Bernier played in Germany during the NHL lockout, and the experienced turned out to be a shot in the arm, so to speak.
“It was good,” Bernier said about his time in Germany. “I actually played in every game. I got that little passion back—going to the rink, and being happy to play hockey. I enjoyed [my stay in Germany]. I traveled, too. It was definitely a great experience for me. The Spengler Cup over Christmas was nice, too. I actually had a pretty busy first half [of what would’ve been the NHL season].”
But even with a fresh perspective on his situation, he knows that it will likely still be a struggle to get starts in goal.
“It’s only a 48-game season, so anything can happen,” Bernier noted. “I know Sutter only likes to play with one goalie, so only the future will tell. Hopefully, I can play more often than I have in the last couple of years.”

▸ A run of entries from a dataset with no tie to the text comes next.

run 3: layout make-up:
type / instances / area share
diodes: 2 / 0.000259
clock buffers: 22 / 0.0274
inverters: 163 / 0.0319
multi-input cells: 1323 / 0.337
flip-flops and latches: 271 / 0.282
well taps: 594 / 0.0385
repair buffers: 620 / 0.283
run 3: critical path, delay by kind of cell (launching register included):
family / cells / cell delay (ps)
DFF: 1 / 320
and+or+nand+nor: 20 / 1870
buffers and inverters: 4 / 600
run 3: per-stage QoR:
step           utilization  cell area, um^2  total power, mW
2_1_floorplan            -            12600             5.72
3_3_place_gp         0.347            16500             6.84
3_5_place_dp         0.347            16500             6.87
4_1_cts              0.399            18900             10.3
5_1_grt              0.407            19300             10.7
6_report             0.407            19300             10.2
<file path="src/rtl/alu_pkg.sv">
// Shared definitions for the ALU sequencer: opcodes, FSM state encoding and default width.
// Imported by the opcode decoder and by the sequencer top.
package alu_pkg;

    localparam int DEFAULT_WIDTH = 4;

    localparam logic [3:0] OP_ADD = 4'd0;
    localparam logic [3:0] OP_SUB = 4'd1;
    localparam logic [3:0] OP_LSH = 4'd2;
    localparam logic [3:0] OP_RSH = 4'd3;
    localparam logic [3:0] OP_AND = 4'd4;
    localparam logic [3:0] OP_OR  = 4'd5;
    localparam logic [3:0] OP_XOR = 4'd6;
    localparam logic [3:0] OP_INV = 4'd7;

    typedef enum logic [2:0] {
        ST_IDLE    = 3'd0,
        ST_LOAD    = 3'd1,
        ST_EXEC    = 3'd2,
        ST_CAPTURE = 3'd3,
        ST_RESP    = 3'd4
    } seq_state_t;

endpackage

</file>
<file path="src/rtl/alu_op_decode.sv">
// Combinational opcode decoder: one-hot ALU strobes (bit index == opcode) while executing,
// plus the operation class flags the sequencer needs for sequencing and flag capture.
module alu_op_decode
    import alu_pkg::*;
(
    input  logic [3:0] i_op,
    input  logic       i_exec,
    output logic [7:0] o_strobes,
    output logic       o_is_shift,
    output logic       o_is_arith,
    output logic       o_is_illegal
);

    always_comb begin
        // NOTE: every output gets a default before any conditional assignment, so no latch is inferred.
        o_strobes    = '0;
        o_is_shift   = (i_op == OP_LSH) || (i_op == OP_RSH);
        o_is_arith   = (i_op == OP_ADD) || (i_op == OP_SUB);
        o_is_illegal = i_op[3];
        if (i_exec && !o_is_illegal) begin
            o_strobes[i_op[2:0]] = 1'b1;
        end
    end

endmodule

</file>
<file path="src/rtl/alu_sequencer.sv">
// Request/response sequencer for the registered 4-bit ALU: accepts one operation, drives the
// ALU strobes (with a shifter load cycle ahead of shifts) and returns the captured result and flags.
module alu_sequencer
    import alu_pkg::*;
#(
    parameter int WIDTH = DEFAULT_WIDTH
) (
    input  logic             clk,
    input  logic             reset,
    input  logic             req_valid,
    output logic             req_ready,
    input  logic [3:0]       req_op,
    input  logic [WIDTH-1:0] req_a,
    input  logic [WIDTH-1:0] req_b,
    output logic             rsp_valid,
    input  logic             rsp_ready,
    output logic [WIDTH-1:0] rsp_data,
    output logic             rsp_overflow,
    output logic             rsp_shift_flag,
    output logic             rsp_err,
    output logic             alu_add,
    output logic             alu_sub,
    output logic             alu_lsh,
    output logic             alu_rsh,
    output logic             alu_and,
    output logic             alu_or,
    output logic             alu_xor,
    output logic             alu_inv,
    output logic             alu_lsr,
    output logic [WIDTH-1:0] alu_in1,
    output logic [WIDTH-1:0] alu_in2,
    input  logic [WIDTH-1:0] alu_out,
    input  logic             alu_overflow,
    input  logic             alu_shift_flag
);

    seq_state_t       r_state;
    seq_state_t       w_state_next;
    logic [3:0]       r_op;
    logic [WIDTH-1:0] r_a;
    logic [WIDTH-1:0] r_b;
    logic [WIDTH-1:0] r_rsp_data;
    logic             r_rsp_overflow;
    logic             r_rsp_shift_flag;
    logic             r_rsp_err;

    logic [3:0]       w_dec_op;
    logic             w_exec;
    logic [7:0]       w_strobes;
    logic             w_is_shift;
    logic             w_is_arith;
    logic             w_is_illegal;

    // In IDLE the incoming opcode is classified to pick the next state; afterwards the latched one.
    assign w_dec_op = (r_state == ST_IDLE) ? req_op : r_op;
    assign w_exec   = (r_state == ST_EXEC);

    alu_op_decode u_op_decode (
        .i_op         (w_dec_op),
        .i_exec       (w_exec),
        .o_strobes    (w_strobes),
        .o_is_shift   (w_is_shift),
        .o_is_arith   (w_is_arith),
        .o_is_illegal (w_is_illegal)
    );

    // NOTE: sequential state uses non-blocking assignments; reset here is synchronous, sampled on clk.
    always_ff @(posedge clk) begin
        if (!reset) begin
            r_state <= ST_IDLE;
        end else begin
            r_state <= w_state_next;
        end
    end

    always_comb begin
        w_state_next = r_state;
        req_ready    = 1'b0;
        rsp_valid    = 1'b0;
        alu_lsr      = 1'b0;
        alu_in1      = '0;
        alu_in2      = '0;
        case (r_state)
            ST_IDLE: begin
                req_ready = 1'b1;
                if (req_valid) begin
                    if (w_is_illegal)    w_state_next = ST_RESP;
                    else if (w_is_shift) w_state_next = ST_LOAD;
                    else                 w_state_next = ST_EXEC;
                end
            end
            ST_LOAD: begin
                alu_lsr      = 1'b1;
                alu_in1      = r_a;
                alu_in2      = r_b;
                w_state_next = ST_EXEC;
            end
            ST_EXEC: begin
                alu_in1      = r_a;
                alu_in2      = r_b;
                w_state_next = ST_CAPTURE;
            end
            ST_CAPTURE: begin
                alu_in1      = r_a;
                alu_in2      = r_b;
                w_state_next = ST_RESP;
            end
            ST_RESP: begin
                rsp_valid = 1'b1;
                alu_in1   = r_a;
                alu_in2   = r_b;
                if (rsp_ready) w_state_next = ST_IDLE;
            end
            default: w_state_next = ST_IDLE;
        endcase
    end

    assign {alu_inv, alu_xor, alu_or, alu_and, alu_rsh, alu_lsh, alu_sub, alu_add} = w_strobes;

    // The shift flag is only meaningful while the shift strobe is up, hence captured in EXEC.
    always_ff @(posedge clk) begin
        if (!reset) begin
            r_op             <= '0;
            r_a              <= '0;
            r_b              <= '0;
            r_rsp_data       <= '0;
            r_rsp_overflow   <= 1'b0;
            r_rsp_shift_flag <= 1'b0;
            r_rsp_err        <= 1'b0;
        end else begin
            case (r_state)
                ST_IDLE: begin
                    if (req_valid) begin
                        r_op             <= req_op;
                        r_a              <= req_a;
                        r_b              <= req_b;
                        r_rsp_data       <= '0;
                        r_rsp_overflow   <= 1'b0;
                        r_rsp_shift_flag <= 1'b0;
                        r_rsp_err        <= w_is_illegal;
                    end
                end
                ST_EXEC: begin
                    if (w_is_shift) r_rsp_shift_flag <= alu_shift_flag;
                end
                ST_CAPTURE: begin
                    r_rsp_data     <= alu_out;
                    r_rsp_overflow <= w_is_arith & alu_overflow;
                end
                default: ;
            endcase
        end
    end

    assign rsp_data       = r_rsp_data;
    assign rsp_overflow   = r_rsp_overflow;
    assign rsp_shift_flag = r_rsp_shift_flag;
    assign rsp_err        = r_rsp_err;

endmodule

</file>
===== config.mk =====
export PLATFORM = sky130hd
export DESIGN_NAME = fe_inv
export DESIGN_NICKNAME = d
export VERILOG_FILES = /design/src/rtl/fe_inv.sv
export SDC_FILE = /design/constraint.sdc
export NUM_CORES = 2
export LEC_CHECK = 0
export ABC_CLOCK_PERIOD_IN_PS = 2670
export BUFFER_PORTS_ARGS = -buffer_cell sky130_fd_sc_hd__buf_2
export CAP_MARGIN = 25
export CORE_AREA = 2 2 496 498
export CTS_CLUSTER_DIAMETER = 120
export DETAILED_ROUTE_END_ITERATION = 16
export DIE_AREA = 0 0 498 500
export PLACE_DENSITY = 0.38
export SKIP_CTS_REPAIR_TIMING = 1
export SYNTH_ARGS = -nofsm -noshare
export SYNTH_HDL_FRONTEND = slang
export SYNTH_SLANG_ARGS = --single-unit

===== constraint.sdc =====
create_clock -name clock -period 2.67 [get_ports clock]
set_input_delay 0.534 -clock clock [delete_from_list [all_inputs] [get_ports clock]]
set_output_delay 0.534 -clock clock [all_outputs]
set_load 0.01 [all_outputs]

===== src/rtl/fe_inv.sv =====
// Field inversion over p = 2^255-19 via Fermat: a^(p-2) by left-to-right
// square-and-multiply, driving an external multi-cycle field multiplier.
module fe_inv #(
    parameter int NB    = 255,
    parameter int QUIET = 40
) (
    input  logic          clock,
    input  logic          reset,
    input  logic          start,
    input  logic [NB-1:0] a_in,
    output logic          ready,
    output logic          done,
    output logic [NB-1:0] out,
    output logic          mul_start,
    output logic [NB-1:0] mul_a,
    output logic [NB-1:0] mul_b,
    input  logic          mul_done,
    input  logic [NB-1:0] mul_out
);

    localparam int QW = $clog2(QUIET + 1);

    typedef enum logic [2:0] {
        IDLE,
        SQ_ISSUE,
        SQ_WAIT,
        MU_ISSUE,
        MU_WAIT,
        FINISH
    } state_t;

    state_t        state_q, state_d;
    logic [NB-1:0] acc_q, acc_d;
    logic [NB-1:0] base_q, base_d;
    logic [NB-1:0] out_q, out_d;
    logic [7:0]    i_q, i_d;
    logic          done_q, done_d;
    logic [QW-1:0] quiet_q, quiet_d;

    // Exponent p-2 = 2^255-21: every bit set except bits 4 and 2.
    function automatic logic exp_bit(input logic [7:0] idx);
        return !(idx == 8'd4 || idx == 8'd2);
    endfunction

    assign ready     = (state_q == IDLE) && (quiet_q == '0);
    assign done      = done_q;
    assign out       = out_q;
    assign mul_start = (state_q == SQ_ISSUE) || (state_q == MU_ISSUE);
    // acc and base only change when a product is accepted, so operands
    // stay put for the whole multiplier operation.
    assign mul_a     = acc_q;
    assign mul_b     = ((state_q == MU_ISSUE) || (state_q == MU_WAIT)) ? base_q : acc_q;

    always_comb begin
        state_d = state_q;
        acc_d   = acc_q;
        base_d  = base_q;
        out_d   = out_q;
        i_d     = i_q;
        done_d  = 1'b0;
        quiet_d = (quiet_q != '0) ? quiet_q - QW'(1) : quiet_q;

        case (state_q)
            IDLE: begin
                if (ready && start) begin
                    base_d  = a_in;
                    acc_d   = a_in;
                    i_d     = 8'd253;
                    state_d = SQ_ISSUE;
                end
            end
            SQ_ISSUE: state_d = SQ_WAIT;
            SQ_WAIT: begin
                if (mul_done) begin
                    acc_d = mul_out;
                    if (exp_bit(i_q)) begin
                        state_d = MU_ISSUE;
                    end else if (i_q == 8'd0) begin
                        state_d = FINISH;
                    end else begin
                        i_d     = i_q - 8'd1;
                        state_d = SQ_ISSUE;
                    end
                end
            end
            MU_ISSUE: state_d = MU_WAIT;
            MU_WAIT: begin
                if (mul_done) begin
                    acc_d = mul_out;
                    if (i_q == 8'd0) begin
                        state_d = FINISH;
                    end else begin
                        i_d     = i_q - 8'd1;
                        state_d = SQ_ISSUE;
                    end
                end
            end
            FINISH: begin
                out_d   = acc_q;
                done_d  = 1'b1;
                state_d = IDLE;
            end
            default: state_d = IDLE;
        endcase
    end

    // The quiet window lets a multiplier operation abandoned by reset drain.
    always_ff @(posedge clock) begin
        if (reset) begin
            state_q <= IDLE;
            acc_q   <= '0;
            base_q  <= '0;
            out_q   <= '0;
            i_q     <= '0;
            done_q  <= 1'b0;
            quiet_q <= QW'(QUIET);
        end else begin
            state_q <= state_d;
            acc_q   <= acc_d;
            base_q  <= base_d;
            out_q   <= out_d;
            i_q     <= i_d;
            done_q  <= done_d;
            quiet_q <= quiet_d;
        end
    end

endmodule

# After elaboration in Yosys (flattened, before gate mapping)
# Cells that the tools add are included.
# totals
out_inout_bits,768
in_bits,514
ff_bits,783
elab_cells,54
# op_classes
muxes,17
n_reduce_logical,16
n_eq_ne,12
n_addsub,2
# op_table
operator,n
255-bit two-way mux,3
255-bit one-hot mux with 2 select lines,1
8-bit two-way mux,5
8-bit one-hot mux with 3 select lines,1
3-bit two-way mux,5
3-bit one-hot mux with 5 select lines,1
8-bit by 2-bit equality test with 1-bit output (second input constant),1
8-bit by 3-bit equality test with 1-bit output (second input constant),1
8-bit zero test,1
8-bit by 1-bit subtractor with 8-bit output (second input constant),1
3-bit by 2-bit equality test with 1-bit output (second input constant),2
3-bit equality test (second input constant),2
6-bit zero test,1
2-bit != test (second input constant),3
3-bit AND reduction,2
6-bit nonzero test,1
6-bit by 1-bit subtractor with 6-bit output (second input constant),1
5-bit AND reduction,1
2-bit by 1-bit != test with 1-bit output (second input constant),2
3-bit by 1-bit equality test with 1-bit output (second input constant),1
3-bit zero test,1
1-bit logical OR,3
3-bit nonzero test,1
1-bit logical AND,2
other kinds (4),4

# Depth between registers and ports, before layout
# depth
ltp_word,5
depth_mapped,10

# Worst setup path before layout
# No wires, ideal clock.
# synth_timing
kind,register to output
from,register state_q[2]
to,output port mul_b[204]
arrival_time_ns,1.841
setup_slack_ns,0.295
stages_incl_launch_ff,8
required_ns,2.136
path_cell_list,dfxtp_1 -> buf_2 -> inv_1 -> and3_1 -> a21oi_1 -> clkbuf_1 -> buf_2 -> mux2_2
# synth_via
elab_chain_len,3
elab_cells_between_ends,4
# synth_lines
item,line_no,text
from (decl),32,"state_t state_q, state_d;"
from (signal assigned),118,state_q <= state_d;
3-bit by 2-bit equality test with 1-bit output / 3-bit equality test (equally long branches),52,assign mul_b = ((state_q == MU_ISSUE) || (state_q == MU_WAIT)) ? base_q : acc_q;
1-bit logical OR *,52,
255-bit two-way mux *,52,
to (decl),16,"output logic [NB-1:0] mul_b,"
# Mark *: on every way between the ends. The rest lies on a longest branch, timed or not.

# Worst setup path after layout
# layout_timing
from,register state_q[2]
to,output port mul_b[29]
# The elaborated chain is that of the path after synthesis.

==> results list <==
* Worst Hold Class: in -> reg
- For this block, the routed nets add up to between 200 and 250 mm of wire.
- The cell sitting at the root of the clock tree is a sky130_fd_sc_hd__clkbuf_16.
* Total clock buffers created by CTS: 99
* Detailed-route wire length per cell: 24.2 µm
- Cell with the most instances after synthesis: sky130_fd_sc_hd__nand2_1
* Clock Sinks: 783
- Of the post-synthesis cell area, the dominant cell type holds 0.484.
- After synthesis, the cell types taking the most area are sky130_fd_sc_hd__dfxtp_1 48%, sky130_fd_sc_hd__nand2_1 12%, sky130_fd_sc_hd__mux2_2 8.9%.
- The critical path in this run is classified as reg -> out.
- The routed layout has between 30000 and 40000 vias.
* Final-stage net count: approximately 5600
* Antenna violation net count after detailed routing: 0
* Count of yosys warnings during synthesis: 0
* Clock latency of the later-clocked register in the worst-skew pair: about 800 ps
- Chip Width: between 400 and 500 µm
- After routing the design area is 48600 µm².
- The share of the Yosys chip area taken by registers is 0.484.
* Initial cell density of the core: 0.133
- Routability congestion estimate: 0.930
- Failing checks: negative setup slack
- Largest voltage drop on the vdd net: between 0.0004 and 0.0005 V
- The die covers between 200000 and 250000 µm².
- Final period util: 1.16
- Final std cells w/o fill: 8415
* Slew at the pin with the worst max-slew slack: about 590 ps
* Detailed-route DRC error count: 0
* CP Data Arrival Time: around 2600 ps
- For this run the aggregate overflow at the end of global routing stands at 0.
- Once routing completed, OpenROAD measured the worst setup slack at -429 ps.
* Total count of max-transition violations in the final report: 0
- After floorplanning, the core was sized to cover between 200000 and 250000 µm².
* Synth Flop Type: sky130_fd_sc_hd__dfxtp_1
* Reported leakage power: between 15 and 20 nW
- Hpwl dp: 160 mm
* Startpoint of the most critical setup path: state_q[2]
* Buffers on Ports: around 1300
- Buffer depth of the longest clock path: 3
* Post-synthesis register bit count: roughly 800
- Netlist cell types: 46
- Ranking of synthesized cells by instance count: 1027 x sky130_fd_sc_hd__nand2_1, 783 x sky130_fd_sc_hd__dfxtp_1, 515 x sky130_fd_sc_hd__a21oi_1, 269 x sky130_fd_sc_hd__nor2_1, 257 x sky130_fd_sc_hd__a211oi_1
- For this block, the initial DRC count from the detailed router was 2127.
- After layout, the minimum clock period comes to around 3100 ps.
* Number of cells after detailed placement: 8099
- Of all cell types, the one taking the most synthesized area is sky130_fd_sc_hd__dfxtp_1.
- Share of layout cells above drive strength 1: 0.361
* Fraction of synthesis flops using an asynchronous set or reset pin: 0
- Across the run, the number of max-cap violations was 0.
* Clock Pin Slew Worst Setup and Hold Paths: approximately 60 ps
- From synthesis to final layout, the design area changed by 50.0%.
- Setup repair after global routing could not meet its margin everywhere.
- Once layout is complete, the utilization of the core stands at 0.199.
- Count of mapped cells out of synthesis: between 3000 and 4000
- Number of rows created at floorplan: roughly 180
- Measured against its own limit, the worst slew margin works out to 0.606.
- Timing would allow up to ~320 MHz.
- Mean cell area of the mapped netlist: approximately 8.6 µm²
* Mapped cell area: around 32000 µm²
- Entering global routing, the biggest net connects 89 pins.
- Wire length of the first global-routing pass: around 270 mm
- Setup violations remaining at the end of the flow were counted as ~260.
* H-tree lvl count: 3
- CTS tree: done
- Vias per inst: 3.95
- The count of final hold-check violations is 0.
- Skew final: 78.0 ps
* Worst r2r src: quiet_q[0]
* Top-level I/O count: around 1300
* Outcome: finished with violations
* CP startpoint kind: flop
- In this run the most critical hold path is launched from a_in[126].
- Number of synthesized flops with an enable pin: 0
- The number of antenna violations at the first check in global routing was between 80 and 90.
- Drt first pass iters: 5
- Global router's overall resource usage: 0.154
- Critical path peak fanout: 15
* Req. time, crit path: about 2100 ps
* Vertical extent of the die: ~500 µm
- Kind of capture point of the worst setup path: primary output
- The number of global-route vias before repair was 32259.
- When the netlist entered floorplanning its net count stood at between 4000 and 5000.
* Area after detailed placement: between 40000 and 50000 µm²
* Power Dens Cells: about 560 nW/µm²
cells in the final DEF, fill, tap and decap left out, types with 3 or more instances in the layout:
cell type / count
sky130_fd_sc_hd__buf_2: 1229
sky130_fd_sc_hd__nand2_1: 1027
sky130_fd_sc_hd__dfxtp_1: 780
sky130_fd_sc_hd__a21oi_1: 513
sky130_fd_sc_hd__nor2_1: 267
sky130_fd_sc_hd__a211oi_1: 257
sky130_fd_sc_hd__mux2i_1: 256
sky130_fd_sc_hd__mux2_2: 203
sky130_fd_sc_hd__clkbuf_16: 108
sky130_fd_sc_hd__dlygate4sd3_1: 104
sky130_fd_sc_hd__buf_4: 102
sky130_fd_sc_hd__buf_6: 58
sky130_fd_sc_hd__mux2_4: 52
sky130_fd_sc_hd__buf_12: 51
sky130_fd_sc_hd__clkbuf_1: 32
sky130_fd_sc_hd__diode_2: 29
sky130_fd_sc_hd__clkbuf_8: 16
sky130_fd_sc_hd__inv_1: 7
sky130_fd_sc_hd__nor3_1: 7
sky130_fd_sc_hd__nand2b_1: 5
sky130_fd_sc_hd__o21ai_0: 5
sky130_fd_sc_hd__ha_1: 5
sky130_fd_sc_hd__clkinv_16: 5
sky130_fd_sc_hd__clkinv_2: 5
sky130_fd_sc_hd__nor2b_1: 4
sky130_fd_sc_hd__a31oi_1: 4
sky130_fd_sc_hd__buf_8: 4
sky130_fd_sc_hd__buf_16: 4
sky130_fd_sc_hd__a311oi_1: 3
sky130_fd_sc_hd__bufinv_16: 3
logic make-up (layout without fill, tap and decap cells):
group                    count (synthesis)  count (layout)  share of synthesized area
AND/OR/NAND/NOR                       1329            1329                      0.157
AO/OA/AOI/OAI                          801             801                      0.147
flip-flops                             783             783                      0.484
multiplexers                           511             511                      0.168
buffers and inverters                  329            1733                     0.0420
adder cells (fa/ha/maj)                  5               5                    0.00193
XOR/XNOR                                 4               4                    0.00108
other                                    0              29                          0
state kept, by name (all words and copies together) (netlist names):
name / flops
base_q: 255
state_q: 3
quiet_q: 6
done: 1
out: 255
i_q: 8
mul_a: 255
worst max-delay path, stage by stage, from the launching register on:
cell                      delay [ps]
sky130_fd_sc_hd__dfxtp_2         340
sky130_fd_sc_hd__inv_2            40
sky130_fd_sc_hd__and3_4          150
sky130_fd_sc_hd__a21oi_4         160
sky130_fd_sc_hd__buf_12          150
sky130_fd_sc_hd__buf_16          170
sky130_fd_sc_hd__buf_4           250
sky130_fd_sc_hd__mux2_2          390
sky130_fd_sc_hd__buf_2           150
routing by layer:
metal / GRT usage / wire length, µm / up-vias
met5: 0 / 287 / -
met3: 0.0602 / 21300 / 299
met1: 0.187 / 82800 / 15993
met4: 0.0472 / 6400 / 46
li1: - / - / 15558
met2: 0.248 / 92500 / 1366
worst paths after layout:
check                              endpoint  slack (ps)  cells past startpoint
worst max-delay path              mul_b[29]        -430                      8
worst min-delay path            base_q[126]          30                      3
worst max register to register    mul_a[92]         220                      9
worst min register to register      out[72]         450                      2
final cells by class:
| cell class | count | area [µm²] |
|---|---|---|
| Timing Repair Buffer | 1560 | 10000 |
| Tap cell | 3220 | 4030 |
| Sequential cell | 783 | 15700 |
| Inverter | 8 | 30.0 |
| Multi-Input combinational cell | 2650 | 15600 |
| Antenna cell | 29 | 72.6 |
| Clock buffer | 148 | 2840 |
| Clock inverter | 17 | 310 |
| Fill cell | 27407 | 196000 |
metrics by stage:
stage | power, mW | hold WS, ps | TNS [ps] | worst slack [ps]
2_1_floorplan | 12.8 | 434 | 0 | 295
3_3_place_gp | 13.8 | 440 | 0 | 161
3_5_place_dp | 13.8 | 444 | 0 | 151
4_1_cts | 27.5 | -92.4 | -135290 | -691
5_1_grt | 28.2 | -0.0481 | -113130 | -538
6_report | 27.1 | 28.9 | -81680 | -429
power breakdown:
part | leakage (nW) | switching, mW | internal, mW
clock network | 1.52 | 5.80 | 7.63
logic | 11.5 | 0.981 | 0.778
registers | 6.31 | 0.155 | 11.8
total | 19.4 | 6.94 | 20.2
Power figures use the tool's default switching activity.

“This will be four months that’s really intense,” Bernier added. “Then, summer comes, and then, there’s another season. I just want to focus on this season. Whatever [might happen]—I can’t control that, so I’ll come here, enjoy every day, and have fun.”
“Every time I step in, I have to prove to, first of all, myself, that I can win some hockey games. But I also want to be a great teammate, and win for the guys in the room. That’s the most important thing.”
Last season was disappointing for Bernier, in that he played in just 16 games. But winning the Stanley Cup softened the blow, to say the least, in the best possible way.
“During the playoffs, it was kind of a sour [feeling] not to play one minute, but at the same time, when I looked at it over the summer, I’m pretty fortunate, at 24 [years old]—23 years old last year—that I have my name on the Stanley Cup,” he noted.&Ldquo; Some guys never [achieved] that, or they played 10-12 years before they got it, so I’m pretty fortunate that way.”
“I have to look at the positive things.”